Therapeutic anti‐tumor response induced with epitope‐pulsed fibroblasts genetically engineered for B7.1 expression and IFN‐γ secretion

Mouse fibroblasts (H‐2b) were genetically engineered to express a co‐stimulatory B7.1 and an IFN‐γ (Fb/IFN‐γ/B7.1). The Fb/IFN‐γ/B7.1 cells were then pulsed with an ovalbumin epitope (amino acids 257–264, SIINFEKL, H‐2Kb‐restricted) as a model antigen (Fb/IFN‐γ/B7.1/OVA) and tested for the induction of OVA‐specific cytotoxic T lymphocytes (CTLs) in C57BL/6 mice (H‐2b). Genetically engineered fibroblasts lacking either IFN‐γ or B7.1 were constructed and used as controls.
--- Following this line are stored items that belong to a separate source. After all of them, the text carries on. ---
==> flow/design.v (excerpt) <==
module gca_dlnv(
    input [31:0]    coord0,
    input [31:0]    coord1,
    input           ld,
    input           step,
    input           CLK,
    output          FC,
    output [20:0]   ADDR
);
Settings: LEC_CHECK=0, CAP_MARGIN=35, CORE_MARGIN=2, CORE_UTILIZATION=72, CTS_CLUSTER_DIAMETER=238, HOLD_SLACK_MARGIN=-0.1, PLACE_DENSITY=0.91, SLEW_MARGIN=20, TNS_END_PERCENT=40; clock period 3.7 ns.
run.sh (not shown) runs the stock make flow with config.mk's settings and CLKGATE_MAP_FILE=.
The baseline finished but failed the layout checks on negative setup slack.
==> flow/design.v <==
`timescale 1ns/100ps
module mult(
	input 			clk,				
	input 			rst_n,				
	input 			pipe_flush,				
	input 	[63:0] 	a,				
	input 	[63:0] 	b,				
	output 	[63:0] 	result				
);
	wire [63:0] result_tmp;
	reg [63:0] pipe_reg_0;
	reg [63:0] pipe_reg_1;
	assign result_tmp = a*b;
	assign result = pipe_reg_1;
	always@(posedge clk or negedge rst_n) begin
		if(~rst_n) begin
			pipe_reg_0 <= 0;
			pipe_reg_1 <= 0;
		end
		else if(pipe_flush) begin
			pipe_reg_0 <= 0;
			pipe_reg_1 <= 0;
		end
		else begin
			pipe_reg_0 <= result_tmp;
			pipe_reg_1 <= pipe_reg_0;
		end
	end
endmodule  
`timescale 1ns/100ps
module mult_top(
	input 							clk, 
	input							rst_n,
	input							pipe_flush,
	input 			[32-1:0] 	mcand,
	input 			[32-1:0] 	mplier,
	input 			[4:0]	 		func,
	output logic 	[32-1:0] 	result
);
	localparam [4:0] ALU_ADD    = 5'h00;
	localparam [4:0] ALU_MUL    = 5'h0a;
	localparam [4:0] ALU_MULH   = 5'h0b;
	localparam [4:0] ALU_MULHSU = 5'h0c;
	localparam [4:0] ALU_MULHU  = 5'h0d;
	logic [32-1:0] mcand_in, mplier_in;
    logic signed [32-1:0] signed_mcand_in, signed_mplier_in;
    logic [2*32-1:0] product_out;
	logic signed [2*32-1:0] signed_product_out;
	logic [4:0] func_d0;
	logic [4:0] func_d1;
	assign mcand_in = mcand;
    assign mplier_in = mplier;
    assign signed_mcand_in = mcand;
    assign signed_mplier_in = mplier;
	always@(posedge clk or negedge rst_n) begin 
		if(~rst_n)begin 
			func_d0 <= ALU_ADD;
			func_d1 <= ALU_ADD;
		end
		else if(pipe_flush)begin
			func_d0 <= ALU_ADD;
			func_d1 <= ALU_ADD;
		end
		else begin
			func_d0 <= func;
			func_d1 <= func_d0;
		end
	end
    always_comb begin
        case(func_d1)
            ALU_MUL:	begin
            	result = signed_product_out[32-1:0];
            end    
            ALU_MULH:	begin
            	result = signed_product_out[2*32-1:32];
            end   
            ALU_MULHSU:	begin
            	result = product_out[2*32-1:32];
            end
            ALU_MULHU:	begin
            	result = product_out[2*32-1:32];
            end  
            default:	begin
            	result = 32'hfacebeec;   
            end    
        endcase
    end
	mult u_mult_signed(
		.clk(clk),
		.rst_n(rst_n),
		.pipe_flush(pipe_flush),
		.a({{32{signed_mcand_in[31]}},signed_mcand_in}),
		.b({{32{signed_mplier_in[31]}},signed_mplier_in}),
		.result(signed_product_out)
	);
	mult u_mult_unsigned(
		.clk(clk),
		.rst_n(rst_n),
		.pipe_flush(pipe_flush),
		.a({{32{mcand_in[31] & (func == ALU_MULHSU)}},mcand_in}),
		.b({32'b0,mplier_in}),
		.result(product_out)
	);
endmodule
clock: 10.0 ns
lec_check: 0
abc_area: 1
cap_margin: 20
cell_pad_in_sites_global_placement: 0
core_aspect_ratio: 0.89
core_margin: 2
core_utilization: 58
cts_cluster_size: 55
gpl_routability_driven: 0
gpl_timing_driven: 0
max_routing_layer: met5
min_routing_layer: met1
place_density_lb_addon: 0.21
setup_slack_margin: 2.2
slew_margin: 10
run.sh (not shown) runs the stock make flow with config.mk's settings and CLKGATE_MAP_FILE=.
==> next run, changes <==
- ABC_AREA: 1 -> unset
- CELL_PAD_IN_SITES_GLOBAL_PLACEMENT: 0 -> unset
- CORE_ASPECT_RATIO: 0.89 -> unset
- CORE_UTILIZATION: 58 -> 68
- CTS_CLUSTER_SIZE: 55 -> 37
- GPL_ROUTABILITY_DRIVEN: 0 -> unset
- GPL_TIMING_DRIVEN: 0 -> unset
- MAX_ROUTING_LAYER: met5 -> met4
- MIN_ROUTING_LAYER: met1 -> unset
- PLACE_DENSITY_LB_ADDON: 0.21 -> unset
- SETUP_SLACK_MARGIN: 2.2 -> unset
- SLEW_MARGIN: 10 -> 20
- clock period: 10.0 -> 8.84 ns (I/O delays scaled with it)
After rerunning: This time the run ran to the end with violations: setup timing. Global-route usage goes up by 2.3 points. Clock-buffer cell count went up by 2. Hold slack is about the same. Worst setup slack gets worse by 2.5 ns. Final cell count came out lower by 9.1%. Die size goes down by 18%. Sequential share of layout area is about the same. Critical path depth is lower by 6. Area after synthesis fell by 4.2%.
==> next run, changes <==
- CORE_UTILIZATION: 68 -> 71
- MAX_ROUTING_LAYER: met4 -> unset
- SETUP_SLACK_MARGIN: unset -> 2.49
- clock period: 8.84 -> 8.68 ns (I/O delays scaled with it)
After rerunning:
- The new run aborted during global routing
- synthesized cell count stays the same
- area after synthesis stays the same
- die area went down by 4.2%
==> next run, changes <==
- CORE_UTILIZATION: 71 -> 72
- CTS_CLUSTER_DIAMETER: unset -> 28
- CTS_CLUSTER_SIZE: 37 -> unset
- PLACE_DENSITY_LB_ADDON: unset -> 0.3
- SETUP_SLACK_MARGIN: 2.49 -> unset
- clock period: 8.68 -> 11.0 ns (I/O delays scaled with it)
=>
- The new run finished with timing, DRC and antenna clean
- synthesized area is unchanged
- synthesized cell count stays the same
- die size falls by 1.4%

* * *

## yarrow
RTL: the design.v shown in full above, as it stands there.
Settings: LEC_CHECK=0, CAP_MARGIN=20, CORE_MARGIN=2, CORE_UTILIZATION=40, SLEW_MARGIN=20; clock period 13.0 ns.
Input changes introduced in xenon (baseline for comparison: yarrow):
- an added SETUP_SLACK_MARGIN of 2.47
- an added CTS_CLUSTER_SIZE of 33
- a change of CORE_UTILIZATION from 40 to 71
- a change of the clock period (ns, I/O delays scaled along) from 13.0 to 8.68
--- outcome ---
From yarrow to xenon the numbers moved as follows: average cell area after synthesis held steady, post-detailed-placement cell area increased by 11% relative to the old numbers, height of the die shows a reduction of about 25%.
The flow ended early for xenon: it failed with a tool error in 5_1_grt.
Number of resized instances in the post-cts repair step ends up higher on xenon.
[compare] base=yarrow new=xenon: post-synthesis compound-gate area fraction ~0 delta, count of buffers added by post-CTS timing repair for setup went up 217, x dimension of the die decreased about 25%, clock buffer count from CTS decreased by 13% relative to the old numbers.
Where area of the die is concerned, yarrow is outperformed by xenon.
diff inputs: xenon => juniper
- a change of CORE_UTILIZATION from 71 to 40
- a deleted SETUP_SLACK_MARGIN that had been 2.47
- a deleted CTS_CLUSTER_SIZE that had been 33
- a change of the clock period (ns, I/O delays scaled along) from 8.68 to 12.2
==> results <==
Out of xenon and juniper, the only run to close with the timing, DRC and antenna checks passing was juniper.
xenon did not finish; a tool error ended it in 5_1_grt.
juniper vs xenon, total setup buffers inserted after CTS went down by 217.
Compared to xenon, juniper has count of instances resized after the clock tree is built 1020 lower.
Re die size: juniper is about 80% up on xenon.
Y dimension of the die, xenon and juniper: higher on juniper
The run showing the smaller die boundary width is xenon.
Diff xenon -> juniper | cell row count | increase of 40
[compare] base=xenon new=juniper: share of synthesized area occupied by flip-flops and latches has remained practically unchanged, total CTS buffers has increased.
Changes in indigo relative to juniper:
- CORE_UTILIZATION: 40 -> 72
- TNS_END_PERCENT: unset -> 45
- CTS_CLUSTER_SIZE: unset -> 100
- the clock period (ns, I/O delays scaled along): 12.2 -> 7.34
==> comparison <==
Run status, indigo: aborted in 5_1_grt, error GRT-0232
Per the comparison of indigo with juniper, pre-CTS setup slack went down 2.46 ns; area of the die went down about 44%; final estimated routing congestion in global placement went up about 8%.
Immunization with the Fb/IFN‐γ/B7.1/OVA cells induced strong cytotoxic activity against OVA‐expressing EL4 (EG7) tumor cells but not against other H‐2b tumor cells, such as EL4, C1498, and B16F1. The magnitude of the cytotoxic response in mice with the Fb/IFN‐γ/B7.1/OVA cells was significantly higher than that in mice immunized with any other cell construct. CD8+ T cells with OVA‐specific cytotoxic activity were predominant in mice immunized with Fb/IFN‐γ/B7.1/OVA cells. Furthermore, treatment with Fb/IFN‐γ/B7.1/OVA cells significantly prolonged the survival period of EG7 tumor‐bearing mice. Anti‐tumor CTL immunity by the Fb/IFN‐γ/B7.1/OVA cells could be induced without the help of host antigen‐presenting cells, CD4+ T cells, or NK1.1+ cells. Our results suggest that fibroblasts can be genetically modified into efficient antigen‐presenting cells for the induction of antigen‐specific CTL response in cancer immunotherapy. Int. J. Cancer 87:427–433, 2000. © 2000 Wiley‐Liss, Inc.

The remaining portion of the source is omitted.